Neutral comet assays were performed using the Comet Assay kit (Trevigen) according to the manufacturer’s instructions. Briefly, trypsinized and resuspended cells were embedded in agarose on a slide and subjected to solution lysis followed by electrophoresis in 1× Tris/borate/EDTA buffer for 10min at 1 V/cm. The slides were then stained with SYBR Green I, photographed using a Zeiss fluorescence microscope and analyzed with Comet Assay Software Project. At least 80 cells on each slide were chosen at random for the quantification of DNA damage using Comet Assay Software Project. Olive tail moment (OTM) is defined as the product of distance (in x direction) between the center of gravity of comet head (CGH) and the center of gravity of the tail (CGT) and the percent tail DNA (DNAT) wherein OTM = (CGTx − CGHx)/%DNAT.

Mutagenesis

Cells exposed to MSTS-C at various doses were cultured with fibroblast feeder cells for 10 days to allow phenotypic expression, then seeded without feeder cells to determine the mutation frequency of the Oua^R gene: (i) 400 cells per 150mm dish, three dishes/dose, for plating efficiency (PE); and (ii) 10⁶ cells/150mm dish, five dishes/dose, in medium containing 10 μg/ml ouabain (Sigma). At 2 weeks post-seeding, colonies were fixed, stained and counted. The mutation frequency was calculated as [mutation frequency = number of colonies/(number of seeded cells × PE) × 10⁶ cells]. In parallel control experiments, cellular mutation response to 4-nitroquinoline 1-oxide (140ng/ml for 1.5h), a well-characterized mutagen, was assayed using Oua^R as described above.

Statistics

Each experiment was performed at least three times. The results are expressed as mean ± standard error of the mean. Statistical analysis was performed using Student’s t-test, and P value of ≤ 0.05 was considered as significant.

Results

Smoking-relevant concentrations of MSTS-C are non-toxic to cervical epithelial cells

Many previous studies have detected nicotine, its major metabolite, cotinine and tobacco-specific carcinogens in the cervical mucus of smokers (42–47). To study the proliferation and cytotoxicity effects of MSTS-C on HPV-infected cells, cell cultures were exposed to MSTS-C at increasing nicotine concentrations. This physiologically relevant exposure range for both lung and cervical epithelium resulted in a dose-dependent inhibition of cell proliferation for W12-E cells that maintain episomal HPV16 genomes compared with untreated cells (Figure 1A). Toxicity measured by lactate dehydogenase release was only apparent at the highest MSTS-C dose of 20 µg/ml (Figure 1B). W12-I, CIN612-9E, CIN612-6, NIKS and C33A cells responded similarly to W12-E cells in cell proliferation assays at all doses, and 2.5–10 μg/ml MSTS-C treatment was non-toxic to these cells as well (data not shown).

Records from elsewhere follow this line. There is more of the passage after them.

[config.mk]
export PLATFORM = sky130hd
export DESIGN_NAME = cmk_regs_top
export DESIGN_NICKNAME = d
export VERILOG_FILES = /design/src/hw/cmk_regs_top.v /design/src/hw/cmk_key_decode.v
export VERILOG_INCLUDE_DIRS = /design/src /design/src/shared
export SDC_FILE = /design/constraint.sdc
export NUM_CORES = 1
export LEC_CHECK = 0
export ABC_AREA = 1
export BUFFER_PORTS_ARGS = -buffer_cell sky130_fd_sc_hd__buf_2
export CORE_MARGIN = 5
export CORE_UTILIZATION = 34
export CTS_CLUSTER_SIZE = 10
export DETAILED_ROUTE_END_ITERATION = 7
export SYNTH_ARGS = -nofsm -noshare
export SYNTH_HDL_FRONTEND = slang
export SYNTH_SLANG_ARGS = --single-unit
[constraint.sdc]
create_clock -name i_sys_clk -period 1.1 [get_ports i_sys_clk]
set_input_delay 0.22 -clock i_sys_clk [delete_from_list [all_inputs] [get_ports i_sys_clk]]
set_output_delay 0.22 -clock i_sys_clk [all_outputs]
set_load 0.005 [all_outputs]
[src/shared/cmk_regs.vh]
`ifndef CMK_REGS_VH
`define CMK_REGS_VH
`define CMK_ADDR_THERM_CTRL 8'h43
`define CMK_ADDR_CMD 8'h44
`define CMK_ADDR_SPARE 8'h45
`define CMK_ADDR_REV 8'h46
`define CMK_THERM_EN_BIT 0
`define CMK_RST_THERM_CTRL 16'h0000
`define CMK_RST_SPARE 16'h0000
`define CMK_KEY_NOP 16'h0000
`define CMK_KEY_RESET1 16'h15fa
`define CMK_KEY_RESET2 16'haf51
`define CMK_KEY_LOAD 16'h953a
`define CMK_KEY_CLEAR 16'h73d1
`define CMK_REV_CODE 8'h5a
`define CMK_PULSE_CYCLES 3'h4
`endif

[src/hw/cmk_regs_top.v]
// Function
// - Thermal restart enabled only by control bit 0
// - Over-temperature with enable causes full digital reset
// - Thermal reset sets alert and prior-restart flag
// - Write-only command key; zero key only cancels a pending key one
// - Soft reset needs key one then key two
// - Load key updates all four DAC channels
// - Clear key loads clear value on enabled channels
// - Slewing channels ramp to clear value
// - Spare register stores value, no effect

`timescale 1ns/1ps
`include "cmk_regs.vh"
module cmk_regs_top #(
  parameter NCH = 4
) (
  // Clock and reset
  input wire i_sys_clk,
  input wire i_resetn,
  // Register access from the serial frame decoder
  input wire i_wr_en,
  input wire i_rd_en,
  input wire [7:0] i_addr,
  input wire [15:0] i_wdata,
  output reg [15:0] o_rdata,
  // Over-temperature from the die sensor (asynchronous)
  input wire i_over_temp,
  // Channel setup from the output configuration registers
  input wire [NCH-1:0] i_clear_allow,
  input wire [NCH-1:0] i_slew_on,
  // Thermal restart status
  input wire i_flag_clear,
  output reg o_prior_restart_flag,
  output reg o_alert,
  // Reset and DAC actions
  output reg o_digital_reset,
  output reg o_dac_load_strobe,
  output reg [NCH-1:0] o_clear_step,
  output reg [NCH-1:0] o_clear_ramp
);
  // Stored registers
  reg [15:0] therm_ctrl_ff;
  reg [15:0] spare_ff;

  // Over-temperature sync and reset timing
  reg ot_s1_ff;
  reg ot_s2_ff;
  reg [2:0] rst_cnt_ff;
  reg therm_pend_ff;
  wire therm_fire;
  wire rst_start;
  wire rst_last;

  // Decoded commands and write strobes
  wire soft_rst;
  wire load_cmd;
  wire clear_cmd;
  wire wr_ctrl;
  wire wr_spare;
  wire wr_cmd;

  // Read multiplexer and channel index
  reg [15:0] nxt_rdata;
  genvar ch;

  // Address decode and reset triggers
  assign wr_ctrl = i_wr_en && (i_addr == `CMK_ADDR_THERM_CTRL);
  assign wr_spare = i_wr_en && (i_addr == `CMK_ADDR_SPARE);
  assign wr_cmd = i_wr_en && (i_addr == `CMK_ADDR_CMD);
  assign therm_fire = ot_s2_ff && therm_ctrl_ff[`CMK_THERM_EN_BIT];
  assign rst_start = (therm_fire || soft_rst) && !o_digital_reset;
  assign rst_last = o_digital_reset && (rst_cnt_ff == 3'h0);

  // Command key decoder
  cmk_key_decode u_dec (
    .i_sys_clk(i_sys_clk),
    .i_resetn(i_resetn),
    .i_wr_any(i_wr_en),
    .i_wr_cmd(wr_cmd),
    .i_wdata(i_wdata),
    .o_soft_reset(soft_rst),
    .o_load(load_cmd),
    .o_clear(clear_cmd)
  );

  // Over-temperature synchroniser
  always @(posedge i_sys_clk or negedge i_resetn)
  begin
    if (!i_resetn)
    begin
      ot_s1_ff <= 1'b0;
      ot_s2_ff <= 1'b0;
    end
    else
    begin
      ot_s1_ff <= i_over_temp;
      ot_s2_ff <= ot_s1_ff;
    end
  end

  // Reset pulse stretcher
  always @(posedge i_sys_clk or negedge i_resetn)
  begin
    if (!i_resetn)
    begin
      rst_cnt_ff <= 3'h0;
      o_digital_reset <= 1'b0;
    end
    else if (rst_start)
    begin
      rst_cnt_ff <= `CMK_PULSE_CYCLES;
      o_digital_reset <= 1'b1;
    end
    else if (rst_cnt_ff != 3'h0)
      rst_cnt_ff <= rst_cnt_ff - 3'h1;
    else
      o_digital_reset <= 1'b0;
  end

  // Restart record, set beats clear
  always @(posedge i_sys_clk or negedge i_resetn)
  begin
    if (!i_resetn)
    begin
      therm_pend_ff <= 1'b0;
      o_prior_restart_flag <= 1'b0;
      o_alert <= 1'b0;
    end
    else
    begin
      if (rst_start)
        therm_pend_ff <= therm_fire;
      else if (rst_last)
        therm_pend_ff <= 1'b0;
      if (rst_last && therm_pend_ff)
      begin
        o_prior_restart_flag <= 1'b1;
        o_alert <= 1'b1;
      end
      else if (i_flag_clear)
      begin
        o_prior_restart_flag <= 1'b0;
        o_alert <= 1'b0;
      end
    end
  end

  // Registers, cleared by a digital reset as well
  always @(posedge i_sys_clk or negedge i_resetn)
  begin
    if (!i_resetn)
    begin
      therm_ctrl_ff <= `CMK_RST_THERM_CTRL;
      spare_ff <= `CMK_RST_SPARE;
    end
    else if (o_digital_reset)
    begin
      therm_ctrl_ff <= `CMK_RST_THERM_CTRL;
      spare_ff <= `CMK_RST_SPARE;
    end
    else
    begin
      if (wr_ctrl)
        therm_ctrl_ff <= {15'h0, i_wdata[`CMK_THERM_EN_BIT]};
      if (wr_spare)
        spare_ff <= i_wdata;
    end
  end

  // Register read selection
  always @*
  begin
    case (i_addr)
      `CMK_ADDR_THERM_CTRL: nxt_rdata = therm_ctrl_ff;
      `CMK_ADDR_SPARE: nxt_rdata = spare_ff;
      `CMK_ADDR_REV: nxt_rdata = {8'h00, `CMK_REV_CODE};
      default: nxt_rdata = 16'h0000;
    endcase
  end

  // Read data, held between reads
  always @(posedge i_sys_clk or negedge i_resetn)
  begin
    if (!i_resetn)
      o_rdata <= 16'h0000;
    else if (i_rd_en)
      o_rdata <= nxt_rdata;
  end

  // Global DAC load strobe
  always @(posedge i_sys_clk or negedge i_resetn)
  begin
    if (!i_resetn)
      o_dac_load_strobe <= 1'b0;
    else
      o_dac_load_strobe <= load_cmd;
  end

  // Per-channel clear strobes
  generate
    for (ch = 0; ch < NCH; ch = ch + 1)
    begin : g_clear
      always @(posedge i_sys_clk or negedge i_resetn)
      begin
        if (!i_resetn)
        begin
          o_clear_step[ch] <= 1'b0;
          o_clear_ramp[ch] <= 1'b0;
        end
        else
        begin
          o_clear_step[ch] <= clear_cmd && i_clear_allow[ch] && !i_slew_on[ch];
          o_clear_ramp[ch] <= clear_cmd && i_clear_allow[ch] && i_slew_on[ch];
        end
      end
    end
  endgenerate

endmodule

[src/hw/cmk_key_decode.v]
`timescale 1ns/1ps
`include "cmk_regs.vh"
module cmk_key_decode (
  // Clock and reset
  input wire i_sys_clk,
  input wire i_resetn,
  // Write events
  input wire i_wr_any,
  input wire i_wr_cmd,
  input wire [15:0] i_wdata,
  // Decoded commands
  output reg o_soft_reset,
  output reg o_load,
  output reg o_clear
);
  reg armed_ff;
  reg nxt_armed;
  always @*
  begin
    nxt_armed = armed_ff;
    if (i_wr_cmd)
      nxt_armed = (i_wdata == `CMK_KEY_RESET1);
    else if (i_wr_any)
      nxt_armed = 1'b0;
  end
  always @(posedge i_sys_clk or negedge i_resetn)
  begin
    if (!i_resetn)
    begin
      armed_ff <= 1'b0;
      o_soft_reset <= 1'b0;
      o_load <= 1'b0;
      o_clear <= 1'b0;
    end
    else
    begin
      armed_ff <= nxt_armed;
      o_soft_reset <= i_wr_cmd && armed_ff && (i_wdata == `CMK_KEY_RESET2);
      o_load <= i_wr_cmd && (i_wdata == `CMK_KEY_LOAD);
      o_clear <= i_wr_cmd && (i_wdata == `CMK_KEY_CLEAR);
    end
  end
endmodule

==> impl_metrics.tcl <==
set metrics [dict create \
    synth_area_um2 2610 \
    whs_ps 62.6 \
    fin_crit_ps 1080 \
    setup_violations 0 \
    die_h_um 97.7 \
    path_depth 1 \
    skew_ps 6.44 \
    placed_cells 464 \
    area.growth.synth_to_final_pct 23.3 \
    fin_nets 415 \
    cellPowerDensity_nw_per_um2 1380 \
    fin_crit_sh_pct 98.0 \
    endpoint_kind "output pin" \
    critical_path.max_stage_delay_ps 420 \
    timing.rr.start "rst_cnt_ff[0]" \
    ir_drop_mv 0.497 \
    synth_cell_types 28 \
    yosysSeqAreaShare_pct 51.7 \
    grt_max_degree 55 \
    routed.top_layer "met4" \
    hold_path_class "in2reg" \
    path_buf_inv 1 \
    timing_worst_slew_pin_value_ps 456 \
    core_um2 7610 \
    diodes 0 \
    worstSetupEndpoint "o_digital_reset" \
    regToRegSetupSlack_ps 60 \
    wl_met2_um 3100 \
    cp_top_family "flip-flops" \
    clk_latency_ps 300 \
    syn_nets 343 \
    pre_cts_slack_ps -122 \
    slew-limit-headroom_pct 69.6 \
    drt-vias-per-instance 4.55 \
    report.final.slew_viol_count 0 \
    status "finished, final reports clean" \
    n_fill_cell 800 \
    fin_ws_ps 22.5 \
    syn_inst 303 \
    cp-start-kind "flip-flop" \
    rsz0062_at_grt "true" \
    wl_met1_um 2640 \
    dpl_cell_area_um2 3050 \
    cts_tree "done" \
    cts.clk_slew.worst_paths_ps 100 \
    design_area_um2 3220 \
    reg2regPathDepth 5 \
    maxCapViolCount 0 \
    yosysWarningCount 0 \
    vias 2176 \
    grt.overflow.total 0 \
    fmax_mhz 928 \
    cts_buffers 5 \
    path_cells "buf_2" \
    hold_violations 0 \
    wl_per_cell_um 12.5 \
    cts_buffer_depth 2 \
    critPathLaunch "o_digital_reset" \
    track_usage_pct 12.9 \
    drcViolationCount 0 \
    grt_pass1_wl_um 10200 \
    start_util_pct 34.3 \
    rows 32 \
    gp_congestion 0.810 \
    root_buffer "clkbuf_8" \
    htree_levels 2 \
    crit_type "reg2out" \
    timing.rr.end "therm_pend_ff" \
    cp_max_fo 3 \
    grt_pass1_vias 2168 \
    wl_met3_um 184 \
    drtAntennaViolNets 0 \
    cts_sinks 54 \
    first_iter_violations 109 \
    ios 66 \
    arrival_ps 860 \
    route.final.wire_length_um 6000 \
    die-area_um2 9540 \
    drive_gt1_share_pct 30.3 \
    required_ps 880 \
    drtPass1Iterations 4 \
    antenna_found_initial 0 \
    die_x_um 97.7 \
    ys_ff_latch 54 \
    stdcell_count 478 \
    portBuffers 65 \
    slowest_stage "dfrtp_1" \
    power_leakage_nw 1.82 \
    place_hpwl_um 4360 \
    postSynthAreaPerCell_um2 8.62 \
]
==> final cells by class <==
| type | count | area, um2 | share of cell area [%] |
|---|---|---|---|
| tap | 102 | 128 | 3.96 |
| timing repair buffer | 78 | 483 | 15.0 |
| inverter | 29 | 109 | 3.38 |
| multi-input combinational | 207 | 1050 | 32.8 |
| clock buffer | 6 | 82.6 | 2.56 |
| sequential | 54 | 1350 | 42.0 |
| clock inverter | 2 | 12.5 | 0.389 |
==> synthesized netlist by cell type <==
| master | count | area share, % |
|---|---|---|
| a21oi_1 | 1 | 0.19 |
| buf_12 | 1 | 0.77 |
| buf_2 | 7 | 1.3 |
| buf_4 | 2 | 0.57 |
| buf_6 | 1 | 0.43 |
| buf_8 | 1 | 0.57 |
| clkbuf_4 | 1 | 0.29 |
| dfrtp_1 | 54 | 52 |
| ha_1 | 2 | 0.96 |
| inv_1 | 27 | 3.9 |
| inv_2 | 2 | 0.29 |
| nand2_1 | 95 | 14 |
| nand2_2 | 2 | 0.48 |
| nand3_1 | 25 | 4.8 |
| nand3_2 | 15 | 5.7 |
| nand3_4 | 1 | 0.67 |
| nand3b_1 | 1 | 0.29 |
| nand4_1 | 18 | 4.3 |
| nor2_1 | 30 | 4.3 |
| nor2_2 | 1 | 0.24 |
| nor2_4 | 2 | 0.86 |
| nor2_8 | 1 | 0.77 |
| nor3_1 | 2 | 0.38 |
| nor3b_1 | 1 | 0.29 |
| o21ai_0 | 6 | 1.1 |
| o22ai_1 | 1 | 0.24 |
| or2_2 | 2 | 0.48 |
| xnor2_1 | 1 | 0.34 |
==> flip-flops by register name, summed over array words and instances, names as in the netlist <==
register,count
o_clear_step,4
ot_s1_ff,1
o_clear_ramp,4
o_dac_load_strobe,1
therm_ctrl_ff,1
rst_cnt_ff,3
u_dec.o_load,1
o_alert,1
ot_s2_ff,1
u_dec.o_clear,1
therm_pend_ff,1
spare_ff,16
o_rdata,16
u_dec.armed_ff,1
u_dec.o_soft_reset,1
o_digital_reset,1
==> kinds of logic after synthesis <==
family	share of synthesized area, %
compound gates	1.58
flops	51.7
xor+xnor	0.335
simple gates	37.3
fa+ha+maj	0.958
buf+inv	8.14
==> how the worst min path moves through the flow <==
stage          cells past startpoint  slack (ps)         endpoint          from
4_1_cts                            1           5         ot_s1_ff   i_over_temp
6_report                           2          60  o_clear_step[0]  i_slew_on[0]
2_1_floorplan                      0         -80          o_alert      i_resetn
3_3_place_gp                       2         240      o_rdata[13]      i_resetn
3_5_place_dp                       2         240      o_rdata[14]      i_resetn
5_1_grt                            2          50  o_clear_step[2]  i_slew_on[2]
==> layer usage <==
| layer | up-vias | track usage [%] |
|---|---|---|
| met5 | - | 0 |
| met4 | 0 | 4.26 |
| met2 | 40 | 22.0 |
| met3 | 4 | 2.66 |
| li1 | 1116 | - |
| met1 | 1016 | 16.4 |
==> where the power goes <==
group	internal [mW]	switching, mW
clock network	0.507	0.640
logic	0.446	0.613
registers	2.14	0.103
==> cell usage in the layout (no fill, tap or decap), types with 2 or more instances in the layout <==
master,n
ha_1,2
o21ai_1,3
inv_2,4
nand2_1,94
clkbuf_8,6
nor2_4,2
nand2_2,3
nand4_1,18
or2_2,2
dlygate4sd3_1,2
nor3_1,2
dfrtp_1,54
buf_4,7
nand3_1,25
buf_2,65
o21ai_0,3
buf_12,3
inv_1,25
nor2_1,30
nand3_2,15
==> metrics by stage <==
| step | util (%) | total power, mW | TNS, ps |
|---|---|---|---|
| after detailed placement | 40.1 | 3.15 | -2770 |
| after CTS | 41.5 | 4.31 | -7.69 |
| after global placement | 40.1 | 3.12 | -1860 |
| after global routing | 42.3 | 4.74 | -46.1 |
| after floorplan | - | 2.84 | 0 |
| final | 42.3 | 4.45 | 0 |
==> what timing repair did <==
action / 4_1_cts / 5_1_grt
resized for setup: 0 / 7
setup endpoints to repair: 1 / 25
gates cloned: 0 / 1
endpoints found under the hold margin: 54 / 1
buffers inserted: 0 / 3
hold buffers: 1 / 1
(Power assumes the default switching activity.)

Fig. 1. — Effect of MSTS-C on cell proliferation and cytotoxicity. Subconfluent W12-E cells were treated with the indicated concentrations of MSTS-C at 37°C. (A) Trypan blue exclusion staining during cell quantification was used to determine the effect of MSTS-C on cell proliferation at 0, 24 and 48h posttreatment. Results are shown as the average of three separate experiments; error bars represent standard error of the mean. (B) Cell cytotoxicity was determined by detecting the release of lactate dehydogenase (LDH) in cell-free culture supernatants 24h after treatment with MSTS-C. Data represent an average from three separate experiments and error bars represent standard error of the mean. Statistical significance was achieved with P < 0.05(*).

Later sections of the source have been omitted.